A intervenire, a margine dello svio di un treno che trasportava ferrocisterne con diverse sostanze tossico-infiammabili avvenuto ieri nella galleria del Sasso Galletto, tra Castelveccana e Laveno Mombello, a causa di uno smottamento provocato dalle forti precipitazioni della notte, è la Segreteria FNS CISL – Varese – Laghi.
«L’accaduto torna a farci riflettere. Fortunatamente – commenta il sindacato – lo “svio” non ha causato il ribaltamento o la rottura dei contenitori ma la domanda è: dobbiamo per l’ennesima volta sperare sempre sulla buona sorte o vogliamo concretamente investire sulla sicurezza? Da anni, in rappresentanza dei lavoratori dei vigili del fuoco ma anche per la tutela della popolazione, ci battiamo affinché vengano forniti i giusti supporti (attrezzature, automezzi e uomini) per contrastare eventuali emergenze sulla tratta».

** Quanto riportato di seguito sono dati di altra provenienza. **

==> src/rtl/card_rx_pkg.sv <==
package card_rx_pkg;
  typedef struct packed {
    logic push;
    logic pop;
    logic flush;
  } fifoCtl_t;
endpackage

==> src/rtl/card_rx_store.sv <==
module card_rx_store
  import card_rx_pkg::*;
#(
  parameter int DEPTH = 16,
  parameter int DW    = 8
) (
  input  logic          clk,
  input  logic          rstN,
  input  fifoCtl_t      ctl,
  input  logic [DW-1:0] wrData,
  input  logic          wrParOk,
  input  logic          parChkEn,
  output logic [DW:0]   rdWord,
  output logic [$clog2(DEPTH+1)-1:0] count,
  output logic          full,
  output logic          empty
);
  localparam int AW = $clog2(DEPTH);
  localparam int CW = $clog2(DEPTH + 1);

  logic [DW:0]   mem [DEPTH];
  logic [AW-1:0] wrPtr, rdPtr;

  function automatic logic [AW-1:0] nextPtr(input logic [AW-1:0] p);
    return (p == AW'(DEPTH - 1)) ? '0 : p + 1'b1;
  endfunction

  always_ff @(posedge clk) begin
    if (ctl.push) mem[wrPtr] <= {wrParOk | ~parChkEn, wrData};
  end

  always_ff @(posedge clk or negedge rstN) begin
    if (!rstN) begin
      wrPtr <= '0;
      rdPtr <= '0;
      count <= '0;
    end else if (ctl.flush) begin
      wrPtr <= '0;
      rdPtr <= '0;
      count <= '0;
    end else begin
      if (ctl.push) wrPtr <= nextPtr(wrPtr);
      if (ctl.pop)  rdPtr <= nextPtr(rdPtr);
      case ({ctl.push, ctl.pop})
        2'b10:   count <= count + 1'b1;
        2'b01:   count <= count - 1'b1;
        default: count <= count;
      endcase
    end
  end

  assign rdWord = mem[rdPtr];
  assign full   = (count == CW'(DEPTH));
  assign empty  = (count == '0);
endmodule

==> src/rtl/card_rx_ctrl.sv <==
module card_rx_ctrl
  import card_rx_pkg::*;
#(
  parameter int DEPTH  = 16,
  parameter int TRIG_W = 4
) (
  input  logic              clk,
  input  logic              rstN,
  input  logic              ifReset,
  input  logic              wrStrobe,
  input  logic              rdData,
  input  logic              rdIntStat,
  input  logic [TRIG_W-1:0] trigLevel,
  input  logic              maskRdy,
  input  logic              maskOvf,
  input  logic [$clog2(DEPTH+1)-1:0] count,
  input  logic              full,
  input  logic              empty,
  output fifoCtl_t          ctl,
  output logic              rdyFlag,
  output logic              ovfFlag,
  output logic              irq
);
  localparam int CW = $clog2(DEPTH + 1);
  localparam int XW = (CW > TRIG_W) ? CW : TRIG_W;

  logic overTrig;
  logic ovfEvent;

  assign overTrig  = XW'(count) > XW'(trigLevel);
  assign ovfEvent  = wrStrobe & full;
  assign ctl.flush = ifReset;
  assign ctl.push  = wrStrobe & ~full & ~ifReset;
  assign ctl.pop   = rdData & ~empty & ~ifReset;

  always_ff @(posedge clk or negedge rstN) begin
    if (!rstN) begin
      rdyFlag <= 1'b0;
      ovfFlag <= 1'b0;
    end else if (ifReset) begin
      rdyFlag <= 1'b0;
      ovfFlag <= 1'b0;
    end else begin
      if (rdData)        rdyFlag <= 1'b0;
      else if (overTrig) rdyFlag <= 1'b1;
      if (ovfEvent)       ovfFlag <= 1'b1;
      else if (rdIntStat) ovfFlag <= 1'b0;
    end
  end

  assign irq = (rdyFlag & ~maskRdy) | (ovfFlag & ~maskOvf);
endmodule

==> src/rtl/card_rx_fifo.sv <==
module card_rx_fifo
  import card_rx_pkg::*;
#(
  parameter int DEPTH  = 16,
  parameter int DW     = 8,
  parameter int TRIG_W = 4
) (
  input  logic              clk,
  input  logic              rstN,
  input  logic              ifReset,
  input  logic              wrStrobe,
  input  logic [DW-1:0]     wrData,
  input  logic              wrParOk,
  input  logic              rdData,
  input  logic              rdIntStat,
  input  logic              parChkEn,
  input  logic [TRIG_W-1:0] trigLevel,
  input  logic              maskRdy,
  input  logic              maskOvf,
  output logic [DW:0]       rdWord,
  output logic              fifoFull,
  output logic              fifoEmpty,
  output logic              rdyFlag,
  output logic              ovfFlag,
  output logic              irq
);
  localparam int CW = $clog2(DEPTH + 1);

  fifoCtl_t      ctl;
  logic [CW-1:0] count;

  card_rx_ctrl #(.DEPTH(DEPTH), .TRIG_W(TRIG_W)) u_ctrl (
    .clk(clk), .rstN(rstN), .ifReset(ifReset), .wrStrobe(wrStrobe),
    .rdData(rdData), .rdIntStat(rdIntStat), .trigLevel(trigLevel),
    .maskRdy(maskRdy), .maskOvf(maskOvf), .count(count),
    .full(fifoFull), .empty(fifoEmpty), .ctl(ctl),
    .rdyFlag(rdyFlag), .ovfFlag(ovfFlag), .irq(irq)
  );

  card_rx_store #(.DEPTH(DEPTH), .DW(DW)) u_store (
    .clk(clk), .rstN(rstN), .ctl(ctl), .wrData(wrData),
    .wrParOk(wrParOk), .parChkEn(parChkEn), .rdWord(rdWord),
    .count(count), .full(fifoFull), .empty(fifoEmpty)
  );
endmodule

==> config.mk <==
export PLATFORM = sky130hd
export DESIGN_NAME = card_rx_fifo
export DESIGN_NICKNAME = d
export VERILOG_FILES = /design/src/rtl/card_rx_pkg.sv /design/src/rtl/card_rx_store.sv /design/src/rtl/card_rx_ctrl.sv /design/src/rtl/card_rx_fifo.sv
export SDC_FILE = /design/constraint.sdc
export NUM_CORES = 1
export LEC_CHECK = 0
export CAP_MARGIN = 20
export CORE_MARGIN = 2
export CORE_UTILIZATION = 54
export DETAILED_ROUTE_END_ITERATION = 6
export PLACE_DENSITY_LB_ADDON = 0.25
export SLEW_MARGIN = 15
export SYNTH_ARGS = -nofsm -noshare
export SYNTH_HDL_FRONTEND = slang
export SYNTH_SLANG_ARGS = --single-unit
==> constraint.sdc <==
create_clock -name clk -period 2.8 [get_ports clk]
set_clock_uncertainty 0.05 [all_clocks]
set_input_delay 0.28 -clock clk [delete_from_list [all_inputs] [get_ports clk]]
set_output_delay 0.28 -clock clk [all_outputs]
set_load 0.01 [all_outputs]
==> results of run 1 <==
synthesized netlist by cell type, drive strengths merged, types with 2 or more instances:
master and count:
a22oi 9, o21ai 14, nand4 2, nor3 7
a21oi 7, nor4 3, nor2 23, o21bai 3
a211oi 2, nand2 18, nor2b 4, a221oi 18
nand2b 3, ha 12, and2 3, mux4 18
mux2i 41, edfxtp 144, dfrtp 15, clkbuf 9
mux2 2, inv 15, o21a 2, a31oi 3
or3 2, and2b 2, o211ai 2, buf 12
layer usage:
layer	GRT usage, %	up-vias	wire [um]
met3	6.28	28	833
met1	32.5	1999	6230
li1	-	1771	-
met5	0	-	0
met2	38.3	146	7470
met4	8.81	0	342
what timing repair did:
action	CTS	global route
pin swaps	2	4
cloned	1	0
hold endpoints to repair	0	0
setup buffers	1	3
resized for setup	14	20
setup endpoints to repair	9	7
per-stage QoR:
stage	TNS [ns]	cells	instance area (sq um)	utilization [%]	hold slack (ns)
floorplan	0	408	6760	-	-0.0656
global placement	0	629	7520	62.1	0.460
detailed placement	0	629	7520	62.1	0.473
CTS	-0.381	662	8170	67.5	0.263
global route	-0.267	665	8290	68.5	0.314
finish	-0.00575	665	8290	68.5	0.255
area by class of cell:
type	instances	share of cell area [%]
tap	168	2.54
timing repair buffer	79	8.93
inverter	16	0.724
clock inverter	11	1.39
clock buffer	20	5.27
sequential	159	56.8
multi-input combinational	212	24.4
where the power goes:
group	switching, uW	leakage (uW)	internal [uW]	total [uW]
Sequential	84.6	0.00149	2670	2750
Clock	894	0.000266	1300	2190
Combinational	766	0.00113	841	1610
worst register-to-register path, stage by stage, from the launching register on:
cell and delay, ns:
dfrtp_2 0.44, or4_4 0.57, o21ai_4 0.16, or3_4 0.15
inv_1 0.08, ha_4 0.23, and2b_2 0.20, o21a_1 0.19
or3_1 0.34, a31oi_1 0.14
worst paths after layout:
kind | startpoint | endpoint | slack, ns | cells after the start
worst max register to register | u_store.count[0]$_DFFE_PN0P_ | u_store.count[4]$_DFFE_PN0P_ | 0.19 | 9
min in group clk | rdIntStat | u_ctrl.ovfFlag$_DFFE_PN0P_ | 0.47 | 3
max in group asynchronous | rstN | u_store.rdPtr[0]$_DFFE_PN0P_ | 1.87 | 1
worst min-delay path | rstN | u_ctrl.rdyFlag$_DFFE_PN0P_ | 0.26 | 1
worst min register to register | u_ctrl.rdyFlag$_DFFE_PN0P_ | u_ctrl.rdyFlag$_DFFE_PN0P_ | 0.48 | 1
worst max-delay path | u_store.rdPtr[2]$_DFFE_PN0P_ | rdWord[2] | -0.006 | 7
sequential cells by signal, indices dropped and copies added, names as in the netlist:
name            count
u_store.rdPtr       4
u_ctrl.ovfFlag      1
u_store.mem       144
u_store.count       5
u_ctrl.rdyFlag      1
u_store.wrPtr       4
kinds of logic after synthesis:
logic type	Yosys count
AOI/OAI and AO/OA	68
and+or+nand+nor	68
buffers and inverters	37
muxes	61
adders and majority gates	13
xor gates and xnor gates	2
DFF	159
==> results.sh, run 1 <==
export IMPL_status="finished with violations"
export IMPL_violations="negative setup slack"
export IMPL_yosys_register_bits=159
export IMPL_first_iter_violations=509
export IMPL_yosys_area_top_type_share_pct=64.0
export IMPL_yosys_area_share_simple_pct=5.02
export IMPL_netlist_cell_type_count=49
export IMPL_preCtsSetupSlack_ns=0.0293
export IMPL_detail_route_wl_per_cell_um=22.4
export IMPL_synthMuxAreaShare_pct=12.5
export IMPL_clock_latency_ns=0.43
export IMPL_globalRouteTotalUtil_pct=24.1
export IMPL_fin_crit_ns=2.81
export IMPL_synthFlopType="edfxtp_1"
export IMPL_core_area_sq_um=12100
export IMPL_yosys_top_cells_area="edfxtp_1 64%, mux2i_1 6.1%, mux4_2 6.0%"
export IMPL_htreeDepth=4
export IMPL_path_max_fanout=13
export IMPL_max_freq_ghz=0.356
export IMPL_crit_buf_inv=3
export IMPL_synth_top_area_cell="edfxtp_1"
export IMPL_drt_wl_total_um=14900
export IMPL_end_kind="primary output"
export IMPL_start_util_pct=55.8
export IMPL_layout_commonest_cell="edfxtp_1"
export IMPL_synth_xor_area_share_pct=0.259
export IMPL_area_delta_synth_final_pct=22.7
export IMPL_cts_root_buf="clkbuf_16"
export IMPL_grt_pass1_vias=3920
export IMPL_synth_compound_area_share_pct=7.51
export IMPL_clock_sinks=159
export IMPL_drv_slew=0
export IMPL_synthCells=408
export IMPL_multiInputGateArea_sq_um=2020
export IMPL_place_congestion=0.837
export IMPL_num_vias=3944
export IMPL_hpwlAfterDp_um=9350
export IMPL_worstPathCellList="buf_4 -> and2_1 -> buf_4 -> a221oi_2 -> o21ai_0 -> nand2_1 -> clkdlybuf4s50_1"
export IMPL_critical_path_class="reg2out"
export IMPL_synth_top_family_by_area="multiplexers"
export IMPL_grt_first_pass_wirelength_um=22800
export IMPL_syn_num_nets=443
export IMPL_die_h_um=116
export IMPL_n_antenna_cell=0
export IMPL_synthesis_area_sq_um=6760
export IMPL_fin_nets=520
export IMPL_max_cap_violations=0
export IMPL_critPathLaunchType="flop"
export IMPL_layout_common_cells="144 x edfxtp_1, 41 x mux2i_1, 40 x buf_4"
export IMPL_async_reset_ff_share_pct=9.43
export IMPL_synth_avg_cell_area_sq_um=16.6
export IMPL_ant_nets=0
export IMPL_grt_overflow_total=0
export IMPL_row_count=40
export IMPL_die_x_um=116
export IMPL_leakage_uw=0.00289
export IMPL_clock_path_buffers=2
export IMPL_antenna_found_initial=0
export IMPL_cp_slowest_cell="clkdlybuf4s50_1"
export IMPL_synth_edf_count=144
export IMPL_hold_class="in2async"
export IMPL_worst_pin_slew_ns=0.775
export IMPL_setup_viol=1
export IMPL_hold_viol_final=0
export IMPL_vdd_drop_max_mv=0.538
export IMPL_synthAdderAreaFrac_pct=2.52
export IMPL_setup_slack_ns=-0.00575
export IMPL_path_delay_family="buffers and inverters"
export IMPL_critPathMaxStageDelay_ns=0.53
export IMPL_arrival_ns=2.48
export IMPL_boundaryPins=36
export IMPL_fin_crit_sh_pct=100
export IMPL_n_fill_cell=850
export IMPL_drive_gt1_share_pct=24.3
export IMPL_clkTransAtPathRegs_ns=0.06
export IMPL_ys_warn_count=0
export IMPL_cts_buffers=17
export IMPL_grt_start_max_net_pins=22
export IMPL_cts_hold_buffers_added=0
export IMPL_cp_required_ns=2.47
export IMPL_crit_path_frequent_cell="buf_4"
export IMPL_fp_dieArea_sq_um=13400
export IMPL_port_buffer_count=35
export IMPL_drc=0
export IMPL_cts_tree="built"
export IMPL_total_power_uw=6550
export IMPL_register_area_sq_um=4710
export IMPL_rsz0062_at_grt="yes"
export IMPL_powerDensity_nw_per_um2=790
export IMPL_ys_seq_area_share_pct=69.5
export IMPL_drtPass1Iterations=5
export IMPL_vias_per_cell=5.93
export IMPL_max_slew_margin_pct=48.2
Power figures use the tool's default switching activity.
==> run 2, diff against run 1 <==
- TNS_END_PERCENT: not set -> 1
==> run 2 against run 1 <==
Effect of this change: the flow still finishes with violations (negative setup slack); clock-buffer cell count is the same; worst setup slack worse by 0.027 ns; largest cell class unchanged; die area unchanged.
==> results.sh, run 2 (synthesis results as in run 1) <==
export IMPL_critPathMaxStageDelay_ns=0.54
export IMPL_antenna_found_initial=0
export IMPL_arrival_ns=2.50
export IMPL_reg_top3="u_store.mem (144), u_store.count (5)"
export IMPL_layout_commonest_cell="edfxtp_1"
export IMPL_cts_tree="built"
export IMPL_violations="negative setup slack"
export IMPL_cts_buffers=17
export IMPL_n_antenna_cell=0
export IMPL_final_cell_count_no_fill=663
export IMPL_vdd_drop_max_mv=0.546
export IMPL_cp_required_ns=2.47
export IMPL_worst_pin_slew_ns=0.751
export IMPL_clock_latency_ns=0.42
export IMPL_critPathLaunchType="flop"
export IMPL_critical_path_class="reg2out"
export IMPL_cp_slowest_cell="mux4_2"
export IMPL_grt_start_max_net_pins=22
export IMPL_clock_sinks=159
export IMPL_row_count=40
export IMPL_post_dp_cell_area_sq_um=7520
export IMPL_regMostFlops="u_store.mem"
export IMPL_clock_path_buffers=2
export IMPL_globalRouteTotalUtil_pct=24.1
export IMPL_area_delta_synth_final_pct=21.7
export IMPL_core_area_sq_um=12100
export IMPL_setup_viol=3
export IMPL_vias_per_cell=5.92
export IMPL_detail_route_wl_per_cell_um=22.4
export IMPL_cts_root_buf="clkbuf_16"
export IMPL_powerDensity_nw_per_um2=789
export IMPL_fin_crit_ns=2.83
export IMPL_hold_viol_final=0
export IMPL_die_x_um=116
export IMPL_num_vias=3926
export IMPL_status="finished with violations"
export IMPL_setup_slack_ns=-0.0325
export IMPL_max_cap_violations=0
export IMPL_drive_gt1_share_pct=23.2
export IMPL_htreeDepth=4
export IMPL_port_buffer_count=35
export IMPL_die_h_um=116
export IMPL_grt_first_pass_wirelength_um=22800
export IMPL_whs_ns=0.249
export IMPL_worstPathCellList="buf_12 -> mux4_2 -> a22oi_1 -> nand2_1 -> clkdlybuf4s50_1"
export IMPL_path_max_fanout=13
export IMPL_first_iter_violations=496
export IMPL_drt_wl_total_um=14900
export IMPL_max_slew_margin_pct=49.8
export IMPL_largest_reg_flops=144
export IMPL_rsz0062_at_grt="yes"
export IMPL_layout_common_cells="144 x edfxtp_1, 41 x mux2i_1, 38 x buf_4"
export IMPL_design_area_sq_um=8230
export IMPL_preCtsSetupSlack_ns=0.0293
export IMPL_dp_cells=629
export IMPL_max_freq_ghz=0.353
export IMPL_boundaryPins=36
export IMPL_drtPass1Iterations=5
export IMPL_place_congestion=0.837
export IMPL_ant_nets=0
export IMPL_n_fill_cell=864
export IMPL_fin_crit_sh_pct=101
export IMPL_fp_dieArea_sq_um=13400
export IMPL_fin_nets=518
export IMPL_clkTransAtPathRegs_ns=0.06
export IMPL_end_kind="primary output"
export IMPL_hpwlAfterDp_um=9350
export IMPL_start_util_pct=55.8
export IMPL_drv_slew=0
export IMPL_cts_hold_buffers_added=0
export IMPL_grt_pass1_vias=3925
export IMPL_total_power_uw=6500
export IMPL_leakage_uw=0.00287
export IMPL_hold_class="in2async"
export IMPL_grt_overflow_total=0
export IMPL_drc=0
## run 2: power breakdown
group,total [uW],internal [uW],switching (uW)
sequential,2750,2670,85.8
clock,2180,1300,884
combinational,1560,803,754
total,6500,4770,1720
## run 2: path summary, 6_finish.rpt
kind	from	to	slack, ns	depth (start not counted)
max in group asynchronous	rstN	u_store.rdPtr[0]$_DFFE_PN0P_	1.90	1
min	rstN	u_ctrl.rdyFlag$_DFFE_PN0P_	0.25	1
min reg2reg	u_ctrl.rdyFlag$_DFFE_PN0P_	u_ctrl.rdyFlag$_DFFE_PN0P_	0.48	1
min in group clk	rdIntStat	u_ctrl.ovfFlag$_DFFE_PN0P_	0.47	3
max	u_store.rdPtr[0]$_DFFE_PN0P_	rdWord[4]	-0.03	5
max reg2reg	u_store.count[0]$_DFFE_PN0P_	u_store.count[4]$_DFFE_PN0P_	0.10	9
## run 2: critical path: cells and delay by family (launching register included)
kind	cells	cell delay, ns
AOI/OAI and AO/OA	1	0.24
buffers and inverters	2	0.69
DFF	1	0.51
muxes	1	0.54
and+or+nand+nor	1	0.09
## run 2: layer usage
metal,global-route usage (%),routed length [um],vias up
met5,0,0,-
met4,8.81,313,0
met3,6.33,970,23
met2,38.6,7500,137
met1,32.1,6070,2002
li1,-,-,1764
## run 2: layout make-up
class,count,area (sq um),area share (%)
tap,168,210,2.55
clock buffer,20,437,5.31
clock inverter,11,115,1.40
multi-input combinational,212,1980,24.1
timing repair buffer,77,721,8.76
sequential,159,4710,57.2
inverter,16,60.1,0.730
## run 2: what timing repair did
action | CTS | global route
cloned | 1 | 0
pin swaps | 2 | 3
resized for setup | 13 | 14
buffers inserted | 1 | 1
setup endpoints to repair | 9 | 7
## run 2: through the flow
| stage | util (%) | TNS, ns |
|---|---|---|
| 2_1_floorplan | - | 0 |
| 5_1_grt | 68.0 | -0.347 |
| 4_1_cts | 67.4 | -0.379 |
| 3_3_place_gp | 62.1 | 0 |
| 3_5_place_dp | 62.1 | 0 |
| 6_report | 68.0 | -0.0560 |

«Ci preme ribadire – proseguono – che non siamo contro Alptransit, ma purtroppo il rischio zero non esiste, l’incidente di ieri notte lo dimostra. In verità Regione Lombardia, che ringraziamo, si è dimostrata sensibile alla problematica, mettendo a disposizione un finanziamento al fine di acquistare un veicolo da soccorso speciale. Le procedure si sono avviate, ma chiediamo urgentemente di accelerare l’iter burocratico».

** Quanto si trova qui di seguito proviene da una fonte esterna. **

`src/rtl/sup_pkg.sv`:
```
package sup_pkg;

    typedef enum logic {
        REL_DIRECT  = 1'b0,
        REL_STRETCH = 1'b1
    } release_mode_e;

    // Counter width able to hold values 0 .. n.
    function automatic int cnt_w(input int unsigned n);
        return (n < 2) ? 1 : $clog2(n + 1);
    endfunction

endpackage

```
`src/rtl/sup_sync2.sv`:
```
module sup_sync2 (
    input  logic clk,
    input  logic rst_n,
    input  logic async_i,
    output logic sync_o
);
    typedef struct packed {
        logic s1;
        logic s2;
    } sync_st_t;

    sync_st_t st_d, st_q;

    always_comb begin
        st_d    = st_q;
        st_d.s1 = async_i;
        st_d.s2 = st_q.s1;
    end

    // Reset value 0: treat the button as pressed until sampled.
    always_ff @(posedge clk or negedge rst_n) begin
        if (!rst_n) st_q <= '0;
        else        st_q <= st_d;
    end

    assign sync_o = st_q.s2;
endmodule

```
`src/rtl/sup_glitch_filter.sv`:
```
module sup_glitch_filter #(
    parameter int unsigned STABLE = 12
) (
    input  logic clk,
    input  logic rst_n,
    input  logic raw_i,
    output logic level_o
);
    localparam int CW = sup_pkg::cnt_w(STABLE);

    typedef struct packed {
        logic          lvl;
        logic [CW-1:0] cnt;
    } flt_st_t;

    flt_st_t st_d, st_q;

    always_comb begin
        st_d = st_q;
        if (raw_i == st_q.lvl) begin
            st_d.cnt = '0;
        end else if (st_q.cnt == CW'(STABLE - 1)) begin
            st_d.lvl = raw_i;
            st_d.cnt = '0;
        end else begin
            st_d.cnt = st_q.cnt + CW'(1);
        end
    end

    // Rails count as bad until proven good.
    always_ff @(posedge clk or negedge rst_n) begin
        if (!rst_n) st_q <= '0;
        else        st_q <= st_d;
    end

    assign level_o = st_q.lvl;
endmodule

```
`src/rtl/sup_gate_timer.sv`:
```
module sup_gate_timer #(
    parameter int unsigned PERIOD = 1000
) (
    input  logic clk,
    input  logic rst_n,
    input  logic gate_i,
    output logic tc_o
);
    localparam int CW = sup_pkg::cnt_w(PERIOD);

    typedef struct packed {
        logic          tc;
        logic [CW-1:0] cnt;
    } tmr_st_t;

    tmr_st_t st_d, st_q;

    always_comb begin
        st_d = st_q;
        if (!gate_i) begin
            st_d = '0;
        end else if (!st_q.tc) begin
            if (st_q.cnt == CW'(PERIOD - 1)) begin
                st_d.tc  = 1'b1;
                st_d.cnt = '0;
            end else begin
                st_d.cnt = st_q.cnt + CW'(1);
            end
        end
    end

    always_ff @(posedge clk or negedge rst_n) begin
        if (!rst_n) st_q <= '0;
        else        st_q <= st_d;
    end

    assign tc_o = st_q.tc;
endmodule

```
`src/rtl/rail_supervisor.sv`:
```
module rail_supervisor #(
    parameter int unsigned NUM_RAILS       = 6,
    parameter int unsigned FILTER_CYCLES   = 12,
    parameter int unsigned STRETCH_CYCLES  = 53248,
    parameter int unsigned DEBOUNCE_CYCLES = 12288
) (
    input  logic                 clk,
    input  logic                 rst_n,
    input  logic [NUM_RAILS-1:0] rail_ok_i,
    input  logic                 man_rst_n_i,
    input  logic                 stretch_en_i,
    output logic                 cpu_rst_n_o
);
    import sup_pkg::*;

    localparam logic [NUM_RAILS-1:0] ALL_GOOD = {NUM_RAILS{1'b1}};

    typedef struct packed {
        logic gate;
    } top_st_t;

    logic [NUM_RAILS-1:0] rail_filt;
    logic                 man_sync;
    logic                 deb_tc;
    logic                 str_tc;
    logic                 gate_q;
    logic                 clr_n;
    logic                 out_d, out_q;
    release_mode_e        mode;
    top_st_t              st_d, st_q;

    for (genvar g = 0; g < NUM_RAILS; g++) begin : g_rail
        sup_glitch_filter #(.STABLE(FILTER_CYCLES)) i_filt (
            .clk     (clk),
            .rst_n   (rst_n),
            .raw_i   (rail_ok_i[g]),
            .level_o (rail_filt[g])
        );
    end

    sup_sync2 i_man_sync (
        .clk     (clk),
        .rst_n   (rst_n),
        .async_i (man_rst_n_i),
        .sync_o  (man_sync)
    );

    sup_gate_timer #(.PERIOD(DEBOUNCE_CYCLES)) i_debounce (
        .clk    (clk),
        .rst_n  (rst_n),
        .gate_i (man_sync),
        .tc_o   (deb_tc)
    );

    sup_gate_timer #(.PERIOD(STRETCH_CYCLES)) i_stretch (
        .clk    (clk),
        .rst_n  (rst_n),
        .gate_i (gate_q),
        .tc_o   (str_tc)
    );

    assign gate_q = st_q.gate;
    assign mode   = release_mode_e'(stretch_en_i);

    always_comb begin
        st_d      = st_q;
        st_d.gate = (rail_filt == ALL_GOOD) && man_sync;
        if (mode == REL_STRETCH) out_d = str_tc & gate_q;
        else                     out_d = gate_q;
    end

    always_ff @(posedge clk or negedge rst_n) begin
        if (!rst_n) st_q <= '0;
        else        st_q <= st_d;
    end

    // Output flop is cleared while the debounce count is incomplete.
    assign clr_n = rst_n & deb_tc;

    always_ff @(posedge clk or negedge clr_n) begin
        if (!clr_n) out_q <= 1'b0;
        else        out_q <= out_d;
    end

    assign cpu_rst_n_o = out_q;
endmodule

```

«Con l’occasione rilanciamo la proposta di creare presso la stazione ferroviaria di Luino (dove vi sono ampi spazi abbandonati, come le ex officine) un polo da soccorso ferroviario. In primis, luogo adatto dove collocare il mezzo bimodale ma non solo, si potrebbe rendere la struttura quale centro di formazione e addestramento sia per i vigili del fuoco che per tutte le altre componenti del soccorso: soccorso sanitario, protezione civile, croce rossa, ecc. In verità – continua la Segreteria FNS CISL dei Laghi – non chiediamo niente di più di quello che avviene a qualche chilometro da noi nella vicina Confederazione Elvetica, dove quanto sopra citato è la base e la normalità. Non riusciamo proprio a comprendere perché una linea di confine fa trattare la tematica della sicurezza della stessa tratta ferroviaria in un modo totalmente opposto».

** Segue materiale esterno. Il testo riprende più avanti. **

`config.mk`:
```
export PLATFORM = sky130hd
export DESIGN_NAME = srsync_flag
export DESIGN_NICKNAME = d
export VERILOG_FILES = /design/src/rtl/srsync_pkg.sv /design/src/rtl/srsync_capture.sv /design/src/rtl/srsync_sync.sv /design/src/rtl/srsync_req_path.sv /design/src/rtl/srsync_flag_fsm.sv /design/src/rtl/srsync_flag.sv
export SDC_FILE = /design/constraint.sdc
export NUM_CORES = 1
export LEC_CHECK = 0
export BUFFER_PORTS_ARGS = -buffer_cell sky130_fd_sc_hd__buf_2
export CAP_MARGIN = 20
export CORE_AREA = 3 3 40 42
export CTS_BUF_LIST = sky130_fd_sc_hd__clkbuf_8
export CTS_CLUSTER_DIAMETER = 60
export CTS_CLUSTER_SIZE = 30
export DETAILED_ROUTE_END_ITERATION = 12
export DIE_AREA = 0 0 43 45
export SKIP_LAST_GASP = 1
export SLEW_MARGIN = 20
export SYNTH_ARGS = -nofsm -noshare
export SYNTH_HDL_FRONTEND = slang
export SYNTH_HIERARCHICAL = 1
export SYNTH_SLANG_ARGS = --single-unit
export TNS_END_PERCENT = 5
```
`constraint.sdc`:
```
create_clock -name clk_i -period 0.8 [get_ports clk_i]
set_input_delay 0.12 -clock clk_i [delete_from_list [all_inputs] [get_ports clk_i]]
set_output_delay 0.12 -clock clk_i [all_outputs]
set_load 0.03 [all_outputs]
```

«Inoltre come già segnalato anni fa, il personale del distaccamento di Luino necessita un incremento: facendo crescere la categoria della sede, ricordiamo che in caso di emergenza gli uomini di pronto impiego sono solo cinque, ed è per questo motivo che chiediamo almeno sette unità presenti. Resta poi il nodo da sciogliere inerente alla sede: per i lavori di quella nuova non se ne vede nemmeno l’ombra, potrebbe essere questa – concludono i rappresentanti della sigla sindacale – l’occasione per accentrare tutto presso un area della stazione ora dismessa? Si potrebbe riqualificare una zona che ora è in stato di abbandono?».